Maddison Allen

Personal information
- Born: 3 July 1993 (age 32) Newcastle, New South Wales
- Nationality: Australian
- Listed height: 6 ft 3 in (1.91 m)

Career information
- High school: John Paul (Brisbane, Queensland)
- College: California Poly (2012–2014) Santa Clara (2014–2016)
- Playing career: 2016–present
- Position: Forward-Center

Career history
- 2016–2017: Canberra Capitals
- 2018–2020: Perth Lynx

= Maddison Allen =

Australian basketball player

Maddison Allen (born 3 July 1993) is an Australian professional basketball player.

==College==
Allen began her college career at California Polytechnic State University in San Luis Obispo, California, playing for the Mustangs. After her second year of eligibility, Allen would then transfer to Santa Clara University in Santa Clara, California where she would join the Broncos.

=== Statistics ===

| Year | Team | GP | GS | MPG | FG% | 3P% | FT% | RPG | APG | SPG | BPG | TO | PPG |
|---|---|---|---|---|---|---|---|---|---|---|---|---|---|
| 2012–13 | California Poly | 8 | 0 | 13.5 | .375 | .000 | .636 | 2.5 | 0.1 | 0.5 | 1.3 | 0.5 | 2.4 |
| 2013–14 | California Poly | 22 | 10 | 16.7 | .407 | .000 | .647 | 5.1 | 1.0 | 0.3 | 1.1 | 1.5 | 3.5 |
| 2014–15 | Santa Clara | 27 | 8 | 14.5 | .452 | .000 | .533 | 3.6 | 0.4 | 0.3 | 1.2 | 1.1 | 3.7 |
| 2015–16 | Santa Clara | Injured |  |  |  |  |  |  |  |  |  |  |  |
| Career |  | 57 | 18 | 15.2 | .425 | .000 | .545 | 4.0 | 0.6 | 0.3 | 1.2 | 1.1 | 3.4 |

==Career==
===WNBL===
Allen would begin her professional career with the Canberra Capitals after signing for the 2016–17 WNBL season. After joining the Capitals, Allen would play alongside the likes of Marianna Tolo and Carly Wilson.

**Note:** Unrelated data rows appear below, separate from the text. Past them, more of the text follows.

### config.mk
export PLATFORM = sky130hd
export DESIGN_NAME = tick_timer
export DESIGN_NICKNAME = d
export VERILOG_FILES = /design/src/rtl/tt_pkg.sv /design/src/rtl/tt_match.sv /design/src/rtl/tt_counter.sv /design/src/rtl/tt_ctrl_reg.sv /design/src/rtl/tick_timer.sv
export SDC_FILE = /design/constraint.sdc
export NUM_CORES = 1
export LEC_CHECK = 0
export BUFFER_PORTS_ARGS = -buffer_cell sky130_fd_sc_hd__buf_2
export CAP_MARGIN = 15
export CORE_MARGIN = 2
export CORE_UTILIZATION = 51
export CTS_CLUSTER_DIAMETER = 100
export CTS_CLUSTER_SIZE = 12
export DETAILED_ROUTE_END_ITERATION = 7
export GPL_ROUTABILITY_DRIVEN = 0
export GPL_TIMING_DRIVEN = 0
export PLACE_DENSITY_LB_ADDON = 0.08
export SLEW_MARGIN = 10
export SYNTH_ARGS = -nofsm -noshare
export SYNTH_HDL_FRONTEND = slang
export SYNTH_SLANG_ARGS = --single-unit
### constraint.sdc
create_clock -name clk -period 5 [get_ports clk]
set_clock_uncertainty 0.1 [all_clocks]
set_input_delay 0 -clock clk [delete_from_list [all_inputs] [get_ports clk]]
set_output_delay 0 -clock clk [all_outputs]
set_load 0.05 [all_outputs]
### src/rtl/tt_pkg.sv
package tt_pkg;
  typedef enum logic [1:0] {
    MODE_NONE    = 2'b00,
    MODE_RESTART = 2'b01,
    MODE_ONESHOT = 2'b10,
    MODE_CONT    = 2'b11
  } tt_mode_e;

  localparam int unsigned CTRL_FLAG_BITS = 4;
endpackage

### src/rtl/tt_match.sv
module tt_match #(
  parameter int unsigned DATA_W = 32,
  parameter int unsigned PER_W  = DATA_W - tt_pkg::CTRL_FLAG_BITS
) (
  input  logic              running,
  input  logic              tick_en,
  input  logic              cnt_load,
  input  logic [DATA_W-1:0] count,
  input  logic [PER_W-1:0]  period,
  output logic [DATA_W-1:0] count_inc,
  output logic              hit
);
  function automatic logic [DATA_W-1:0] step_count(input logic [DATA_W-1:0] c);
    return c + DATA_W'(1);
  endfunction

  function automatic logic field_eq(input logic [DATA_W-1:0] c, input logic [PER_W-1:0] p);
    return c[PER_W-1:0] == p;
  endfunction

  logic advancing;
  assign advancing = running & tick_en & ~cnt_load;
  assign count_inc = step_count(count);
  assign hit       = advancing & field_eq(count_inc, period);
endmodule

### src/rtl/tt_counter.sv
module tt_counter
  import tt_pkg::*;
#(
  parameter int unsigned DATA_W = 32
) (
  input  logic              clk,
  input  logic              rst_n,
  input  logic              tick_en,
  input  logic              run_start,
  input  logic              run_stop,
  input  logic              cnt_load,
  input  logic [DATA_W-1:0] load_val,
  input  logic [DATA_W-1:0] count_inc,
  input  logic              hit,
  input  tt_mode_e          mode,
  output logic [DATA_W-1:0] count,
  output logic              running
);
  logic restart_hit;
  logic oneshot_hit;
  assign restart_hit = hit & (mode == MODE_RESTART);
  assign oneshot_hit = hit & (mode == MODE_ONESHOT);

  always_ff @(posedge clk) begin
    if (!rst_n) begin
      count <= '0;
    end else if (cnt_load) begin
      count <= load_val;
    end else if (running && tick_en) begin
      count <= restart_hit ? '0 : count_inc;
    end
  end

  always_ff @(posedge clk) begin
    if (!rst_n)            running <= 1'b0;
    else if (run_stop)     running <= 1'b0;
    else if (oneshot_hit)  running <= 1'b0;
    else if (run_start)    running <= 1'b1;
  end

  AST_COUNT_STEP: assert property (@(posedge clk) disable iff (!rst_n)
    (running && tick_en && !cnt_load && !restart_hit) |=> count == $past(count) + DATA_W'(1));
  AST_HOLD_STOPPED: assert property (@(posedge clk) disable iff (!rst_n)
    (!running && !cnt_load) |=> $stable(count));
  AST_LOAD_WINS: assert property (@(posedge clk) disable iff (!rst_n)
    cnt_load |=> count == $past(load_val));
  AST_RESTART_ZERO: assert property (@(posedge clk) disable iff (!rst_n)
    restart_hit |=> count == '0);
  AST_ONESHOT_HALT: assert property (@(posedge clk) disable iff (!rst_n)
    (oneshot_hit && !run_start) |=> !running);
  AST_STOP_WINS: assert property (@(posedge clk) disable iff (!rst_n)
    run_stop |=> !running);
endmodule

### src/rtl/tt_ctrl_reg.sv
module tt_ctrl_reg
  import tt_pkg::*;
#(
  parameter int unsigned DATA_W = 32,
  parameter int unsigned PER_W  = DATA_W - CTRL_FLAG_BITS
) (
  input  logic              clk,
  input  logic              rst_n,
  input  logic              ctrl_wr,
  input  logic [DATA_W-1:0] wdata,
  input  logic              hit,
  output tt_mode_e          mode,
  output logic              irq_en,
  output logic              pending,
  output logic [PER_W-1:0]  period,
  output logic [DATA_W-1:0] ctrl_word,
  output logic              irq
);
  localparam int unsigned MODE_LO = DATA_W - 2;
  localparam int unsigned IE_BIT  = DATA_W - 3;
  localparam int unsigned IP_BIT  = DATA_W - 4;

  logic set_pend;
  assign set_pend = hit & irq_en;

  always_ff @(posedge clk) begin
    if (!rst_n) begin
      mode    <= MODE_NONE;
      irq_en  <= 1'b0;
      pending <= 1'b0;
      period  <= '0;
    end else begin
      if (ctrl_wr) begin
        mode    <= tt_mode_e'(wdata[DATA_W-1:MODE_LO]);
        irq_en  <= wdata[IE_BIT];
        period  <= wdata[PER_W-1:0];
        pending <= wdata[IP_BIT] | set_pend;
      end else if (set_pend) begin
        pending <= 1'b1;
      end
    end
  end

  assign ctrl_word = {mode, irq_en, pending, period};
  assign irq       = pending & irq_en;

  AST_PEND_ON_MATCH: assert property (@(posedge clk) disable iff (!rst_n)
    set_pend |=> pending);
  AST_PEND_STICKY: assert property (@(posedge clk) disable iff (!rst_n)
    (pending && !ctrl_wr) |=> pending);
  AST_NO_PEND_NO_IE: assert property (@(posedge clk) disable iff (!rst_n)
    (!pending && !ctrl_wr && !set_pend) |=> !pending);
  AST_IRQ_GATED: assert property (@(posedge clk) disable iff (!rst_n)
    !irq_en |-> !irq);
endmodule

### src/rtl/tick_timer.sv
module tick_timer
  import tt_pkg::*;
#(
  parameter int unsigned DATA_W = 32
) (
  input  logic              clk,
  input  logic              rst_n,
  input  logic              tick_en,
  input  logic              run_start,
  input  logic              run_stop,
  input  logic              bus_addr,
  input  logic              bus_wr,
  input  logic [DATA_W-1:0] bus_wdata,
  output logic [DATA_W-1:0] bus_rdata,
  output logic              irq
);
  localparam int unsigned PER_W = DATA_W - CTRL_FLAG_BITS;

  logic              cnt_load;
  logic              ctrl_wr;
  logic              running;
  logic              hit;
  logic              irq_en;
  logic              pending;
  logic [DATA_W-1:0] count;
  logic [DATA_W-1:0] count_inc;
  logic [DATA_W-1:0] ctrl_word;
  logic [PER_W-1:0]  period;
  tt_mode_e          mode;

  assign cnt_load = bus_wr & ~bus_addr;
  assign ctrl_wr  = bus_wr & bus_addr;

  tt_match #(.DATA_W(DATA_W), .PER_W(PER_W)) u_match (
    .running(running), .tick_en(tick_en), .cnt_load(cnt_load),
    .count(count), .period(period), .count_inc(count_inc), .hit(hit)
  );

  tt_counter #(.DATA_W(DATA_W)) u_counter (
    .clk(clk), .rst_n(rst_n), .tick_en(tick_en), .run_start(run_start),
    .run_stop(run_stop), .cnt_load(cnt_load), .load_val(bus_wdata),
    .count_inc(count_inc), .hit(hit), .mode(mode),
    .count(count), .running(running)
  );

  tt_ctrl_reg #(.DATA_W(DATA_W), .PER_W(PER_W)) u_ctrl (
    .clk(clk), .rst_n(rst_n), .ctrl_wr(ctrl_wr), .wdata(bus_wdata),
    .hit(hit), .mode(mode), .irq_en(irq_en), .pending(pending),
    .period(period), .ctrl_word(ctrl_word), .irq(irq)
  );

  assign bus_rdata = bus_addr ? ctrl_word : count;

  AST_MATCH_FIELD: assert property (@(posedge clk) disable iff (!rst_n)
    hit |=> (mode != MODE_RESTART || $past(ctrl_wr) || count == '0));
  AST_HIT_NEEDS_TICK: assert property (@(posedge clk) disable iff (!rst_n)
    hit |-> (tick_en && running && !cnt_load));
endmodule

# After elaboration in Yosys (flattened, before gate mapping)
# Index checks and enable logic that the tools add are counted.
totals:
  regBits: 65
  elab_cells: 33
  inputBits: 39
  output_inout_bits: 33
op_classes:
  muxes: 6
  n_addsub: 1
  eq_ne: 3
  n_bitwise: 13
  reduce_logical: 4
op_table:
  columns: ["cell", "n"]
  rows:
  - ["2-to-1 mux 32 bit", 4]
  - ["adder 32 x 1 -> 32 bit, second input constant", 1]
  - ["== test 28 bit", 1]
  - ["AND 1 bit", 9]
  - ["nonzero test 2 bit", 2]
  - ["NOT 1 bit", 3]
  - ["OR reduction 3 bit", 1]
  - ["== test 2 x 1 -> 1 bit, second input constant", 1]
  - ["== test 2 bit, second input constant", 1]
  - ["2-to-1 mux 1 bit", 2]
  - ["logical AND 1 bit", 1]
  - ["OR 1 bit", 1]

# Depth between registers and ports, before layout
logic_depth:
  ltp_word: 9
  ltp_mapped: 12
  mapped_depth_nobuf: 9

# Hierarchy
# From an unflattened synthesis, not the netlist that was laid out.
hier_totals:
  hier_cells: 548
  area_unflattened_um2: 5216.3
by_module_without_submodules:
  columns: ["mod", "instances", "area_per_inst_um2", "cells_each", "seq_area_each_um2"]
  rows:
  - ["tt_counter", 1, 1778.0, 190, 660.6]
  - ["tt_ctrl_reg", 1, 1485.2, 137, 640.6]
  - ["tt_match", 1, 1408.9, 183, 0.0]
  - ["tick_timer", 1, 544.3, 38, 0.0]

# Worst setup path before layout
# OpenSTA, ideal clock, no wires.
synth_timing:
  kind: "register -> register"
  from: "reg u_counter.count[1]"
  to: "reg u_counter.count[16]"
  required_ns: 4.768
  path_stages_with_launch: 13
  setup_time_ns: 0.132
  period_less_slack_ns: 3.256
  n_path_buf: 3
  arrival_ns: 3.024
  slack_ns: 1.744
  path_cell_list: "dfxtp_1 -> ha_1 -> and3_1 -> clkbuf_2 -> nand2_1 -> a2111oi_0 -> nand3_1 -> a2111o_1 -> or4_1 -> buf_2 -> nor3_4 -> buf_6 -> o31ai_1"
synth_between:
  elab_chain_cells: 7
synth_lines:
  columns: ["item", "line_no", "text"]
  rows:
  - ["start, declared", "tt_counter.sv:16", "output logic [DATA_W-1:0] count,"]
  - ["start signal, assigned", "tt_counter.sv:28", "count <= load_val;"]
  - ["start signal, assigned", "tt_counter.sv:30", "count <= restart_hit ? '0 : count_inc;"]
  - ["adder 32 x 1 -> 32 bit *", "tt_match.sv:14", "return c + DATA_W'(1);"]
  - ["== test 28 bit", "tt_match.sv:18", "return c[PER_W-1:0] == p;"]
  - ["AND 1 bit", "tt_match.sv:24", "assign hit = advancing & field_eq(count_inc, period);"]
  - ["AND 1 bit", "tt_counter.sv:21", "assign restart_hit = hit & (mode == MODE_RESTART);"]
  - ["2-to-1 mux 32 bit *", "tt_counter.sv:30", null]
  - ["2-to-1 mux 32 bit *", "tt_counter.sv:29", "end else if (running && tick_en) begin"]
  - ["2-to-1 mux 32 bit *", "tt_counter.sv:27", "end else if (cnt_load) begin"]
# Every way passes the cells marked *; elsewhere a longest branch is shown, timed or not. The select of a mux whose other input is x is not followed.
# A chain may end at the register's enable or synchronous reset.

# Final worst setup path
layout_timing:
  from: "reg u_counter.count[1]"
  to: "reg u_counter.count[14]"
# The elaborated chain is that of the path after synthesis.

==> out/metrics.csv <==
stage,metric,value,unit
run_status,status,"complete, no violations",
power,P_int,0.938,mW
critical_path,reg2reg setup slack,0.96,ns
floorplanning,Die W,97.3,um
synth,"Seq/Total Area, Yosys",29.3,%
synth,syn avg cell area,7.97,um2
global_routing,first-pass GRT wire length,23300,um
critical_path,Worst Reg-to-Reg Cells,11,
sta,FMAX,248,MHz
routing,wire per inst,18.3,um
routing,DRT iter0 DRCs,442,
synth,Synth Flop Type,dfxtp_1,
critical_path,startpoint types,flop,
sta,Worst Max-Slew Pin Slew,1.04,ns
power,Comb pwr share,21.7,%
floorplanning,Initial Util,51.7,%
clock_network,CTS Buffer Depth,2,
synth,Adder-Cell Fraction of Synth Area,0.282,%
finish,Final Net Count,716,
synth,simple-gate portion of the synthesized area,25.6,%
floorplanning,# IOs,72,
floorplanning,CORE AREA,8590,um2
global_routing,Total GRT Usage,30.4,%
sta,crit share post-route,80.7,%
global_routing,vias in the first global route,4474,
floorplanning,DIE HEIGHT,97.3,um
synth,Post-synth EDFFs,0,
global_routing,GRT overflow,0,
power,Cell Pwr Density,249,nW/um2
synth,Synth Cell Area,4440,um2
sta,RSZ-0062 raised after global routing,false,
sta,fin crit period,4.04,ns
critical_path,RR Startpoint,u_counter.count[1],
global_routing,largest net degree at the start of global routing,13,
critical_path,Worst setup EP type,flop,
power,clock power share,36.9,%
critical_path,Setup crit end,u_counter.count[14],
finish,number of diodes,0,
finish,Layout area overhead,24.2,%
synth,Synth Area in XOR/XNOR,9.07,%
sta,final setup fails,0,
power,switching fraction of total power,31.7,%
routing,routed vias,4809,
finish,fin area,5520,um2
critical_path,Crit Path Category,reg2reg,
clock_network,clock slew at reported path FFs,0.08,ns
floorplanning,die area,9470,um2
synth,"FF+latch count, synth",65,
routing,first-pass iteration count of the detailed router,5,
placement,dpl hpwl,10500,um
clock_network,CTS tree,yes,
sta,TNS Setup,0,ns
clock_network,CTS root buf,clkbuf_8,
sta,Final Max Tran Viols,0,
synth,largest family of logic cells by synthesized area,simple AND/OR/NAND/NOR gates,
finish,Post-Layout Cell Count,789,
worst_hold_path,min-delay worst type,in2reg,
routing,Residual DRC,0,
synth,cell count after synthesis,557,
clock_network,Clock Latency Late Sink,0.35,ns
critical_path,CP Launch Point,u_counter.count[1],
finish,"commonest non-fill, non-tap cell in the layout",nand2_1,
synth,mux cell area share after synthesis,8.08,%
routing,Via density,6.10,
clock_network,total CTS buffers,9,
clock_network,H-tree depth,3,
sta,slew margin rel.,29.7,%
critical_path,R2R Path End,u_counter.count[14],
clock_network,clock sink total,65,
synth,Synth Net Count,597,
finish,most frequent cells in the layout,"nand2_1, buf_2, dfxtp_1",
power,Lkg Pwr,2.08,nW
critical_path,Worst EP arrival,4.15,ns
synth,Ys Warns,0,
global_routing,initial antenna violation count,0,
flow_run,Max Cap Viol,0,
power,switching power total,0.435,mW
clock_network,PostCTS Resize Cnt,0,
synth,"Distinct cells, synth",63,
critical_path,Critical Path RT,5.11,ns
power,Flop pwr share,41.4,%
placement,DP Area,4930,um2
synth,Compound-Gate Fraction of Synth Area,21.8,%
sta,Final Hold Viols,0,
placement,number of port buffers,71,
placement,Cells after DPL,736,
power,Worst VDD drop,0.135,mV
floorplanning,# rows,34,
finish,share of cells above drive strength 1,22.0,%
routing,final antenna-violating net count,0,
synth,asr flop ratio synth,0,%
critical_path,CP max FO,10,
routing,final WL,14500,um
repair_timing:
action	CTS	global route
buffers inserted	0	0
hold buffers	36	0
hold endpoints to repair	65	0
kinds of logic (layout without fill, tap and decap cells):
logic type	after synthesis	in the layout
AND/OR/NAND/NOR	216	216
flip-flops	65	65
adder cells (fa/ha/maj)	1	1
XOR/XNOR	46	46
buffers and inverters	59	183
AO/OA/AOI/OAI	138	138
multiplexers	32	32
flip-flops by register name, summed over array words and instances (netlist names):
name / flops
u_counter.count: 32
u_ctrl.period: 28
u_ctrl.mode: 2
u_counter.running: 1
u_ctrl.irq_en: 1
u_ctrl.pending: 1
power groups by stage:
stage / Clock [mW] / Sequential [mW] / Combinational [mW]
3_5_place_dp: 0 / 0.580 / 0.271
3_3_place_gp: 0 / 0.579 / 0.267
5_1_grt: 0.529 / 0.572 / 0.319
6_report: 0.506 / 0.569 / 0.298
4_1_cts: 0.508 / 0.568 / 0.294
2_1_floorplan: 0 / 0.572 / 0.198
how the worst min path moves through the flow:
stage             startpoint             endpoint  slack [ns]  depth (start not counted)
2_1_floorplan   bus_wdata[7]   u_counter.count[7]        0.02                          2
4_1_cts                rst_n   u_counter.count[6]       0.004                          4
3_3_place_gp   bus_wdata[31]  u_counter.count[31]        0.13                          3
6_report               rst_n   u_counter.count[6]       0.007                          4
3_5_place_dp   bus_wdata[31]  u_counter.count[31]        0.14                          3
5_1_grt                rst_n   u_counter.count[6]        0.03                          4
per-layer routing:
layer	global-route usage, %	vias to the layer above	routed length (um)
met3	5.11	38	1220
met5	0	-	0
li1	-	2297	-
met4	9.62	0	374
met2	47.9	233	6470
met1	42.8	2241	6410
critical path, stage by stage (launching register included):
cell	delay [ns]
dfxtp_1	0.50
ha_1	0.27
nand3_1	0.19
nor4_4	0.47
nand2_1	0.13
xor2_1	0.28
o2111ai_1	0.16
or4b_2	0.69
clkbuf_1	0.26
nor3_4	0.49
buf_6	0.24
o31ai_1	0.08
final cells by class:
class | count | area [um2]
Inverter | 9 | 33.8
Buffer | 50 | 226
Multi-Input combinational cell | 433 | 2880
Tap cell | 108 | 135
Clock inverter | 7 | 95.1
Timing Repair Buffer | 108 | 721
Sequential cell | 65 | 1300
Clock buffer | 9 | 124
Fill cell | 791 | 3080
cell usage after synthesis (all sizes together), types with 3 or more instances:
master / n / area share (%)
o21ai: 11 / 1.5
a22oi: 32 / 5.4
nand4: 22 / 3.1
nor2: 17 / 1.5
nor4: 8 / 1.8
a21oi: 35 / 3.9
o2111ai: 4 / 0.79
nor3: 8 / 1.2
o32ai: 10 / 2.0
and4: 4 / 0.79
or3: 5 / 0.73
xor2: 17 / 3.4
mux2: 31 / 7.9
nand2b: 3 / 0.42
buf: 19 / 2.5
inv: 9 / 0.76
nand2: 94 / 7.9
clkbuf: 31 / 2.6
xnor2: 29 / 5.7
a31oi: 8 / 1.1
o311a: 3 / 0.68
dfxtp: 65 / 29
nand3: 23 / 3.0
o31ai: 19 / 3.3
nand3b: 5 / 0.85
and2: 7 / 0.99
and3: 9 / 1.3
stage by stage:
stage	worst slack (ns)	hold WS [ns]	power [mW]	utilization, %
2_1_floorplan	1.74	0.0217	0.770	-
3_3_place_gp	1.11	0.132	0.846	57.4
3_5_place_dp	1.06	0.140	0.851	57.4
4_1_cts	1.04	0.00429	1.37	64.1
5_1_grt	0.717	0.0298	1.42	64.2
6_report	0.963	0.00683	1.37	64.2
Power figures use the tool's default switching activity.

In 2018, Allen would return to the league after signing a full-time contract with the Perth Lynx for the 2018–19 season. Allen was picked up by the Lynx after strong showings with the Rockingham Flames in the SBL. In her first season with the Lynx, Allen was one of the league's leading shot blockers and she would also make her WNBL Finals debut.

==National team==
===Youth Level===
In 2010, Allen made her international debut for the Sapphires during an international series against Japan ahead of the World Championships that year. Allen was not named to the final roster for the Under-17 World Championship in France.